Rick dusted himself off and looked around. "Huh."

"What's that supposed to mean?" Summer asked. She tried to see what caught Rick's attention and couldn't see anything except a bunch of stupid rocks.

"This is definitely the right crater. Look, here's the flask I lost last time I was here. Guess it's a lot easier to find stuff when you're sober."

"That's great! Let's get the robots and get out of here so I can wash my pants!"

"That's the 'huh.' They should be scattered all around here." Rick began to wander deeper into the crater. "Oh..."

"Oh what?" Morty asked.

"Oh, shit."

"Grandpa Rick, can you please just finish a sentence!" Summer yelled.

"The robots are gone but these footprints definitely match them and they're fresh. Fuck. We're gonna have to leave this reality and find a new one. Let's go home and get your mom."

Summer's mouth fell open. "W-w-what?!"

"Yeah, I wasn't super upfront about the robots. They're Cybermen, part of a collective that makes U-Unity seem like a real lone wolf. Any universe that has them usually doesn't have much of anything else, at least when it comes to higher intelligence. I thought they were all harmless and deactivated, I screwed up, I'll admit it."

"S-so we have to stop them! Rick, I don't want to move to another universe and have to bury myself again!" Morty began to hyperventilate.
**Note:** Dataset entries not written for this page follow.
==> config.mk <==
export PLATFORM = sky130hd
export DESIGN_NAME = clock_source_prescaler_x2
export DESIGN_NICKNAME = d
export VERILOG_FILES = /design/src/common/clock_source_prescaler_x2_pkg.sv /design/src/verilog/clock_source_prescaler_x2.sv
export VERILOG_INCLUDE_DIRS = /design/src /design/src/common
export SDC_FILE = /design/constraint.sdc
export NUM_CORES = 1
export LEC_CHECK = 0
export ABC_CLOCK_PERIOD_IN_PS = 2600
export BUFFER_PORTS_ARGS = -buffer_cell sky130_fd_sc_hd__buf_2
export CAP_MARGIN = 10
export CORE_MARGIN = 4
export CORE_UTILIZATION = 39
export DETAILED_ROUTE_END_ITERATION = 10
export HOLD_SLACK_MARGIN = 0.15
export SLEW_MARGIN = 10
export SYNTH_ARGS = -nofsm -noshare
export SYNTH_HDL_FRONTEND = slang
export SYNTH_SLANG_ARGS = --single-unit
export TNS_END_PERCENT = 50
==> constraint.sdc <==
create_clock -name clk -period 2.6 [get_ports clk]
set_input_delay 0.26 -clock clk [delete_from_list [all_inputs] [get_ports clk]]
set_output_delay 0.26 -clock clk [all_outputs]
set_load 0.03 [all_outputs]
"Alright, Morty, calm down. We'll try your way first. I've probably got a spare neutrino bomb on the ship. If we can blow them all up before they spread, we'll be okay."

Morty and Summer were already scrambling up the crater, kicking scree loose in their desperate climb. Rick sighed and fished a flask from his lab coat. He drank as he sedately followed his grandchildren.

None of them noticed the blue police box careening madly through the sky.


TBC

Author's List O' References:

In the before-times (1960-1980), eight tracks were music-playing cartridges that predated casettes and CDs.

Rube Goldberg machines are absurdly complicated devices that do simple things, like 50 steps to crack an egg.

Steve Jobs is most likely not a zombie and iZombie has nothing to do with Apple.

Sarah Connor and Skynet are from the Terminator franchise.

Thus Spoke Zarathustra (Also known as Also sprach Zarathustra) is music from 2001: A Space Odyssey.

The Pacific garbage patch is a huge vortex of humanity's crap that ended up coalescing in the middle of the Pacific Ocean.

Denali is the highest mountain in North America.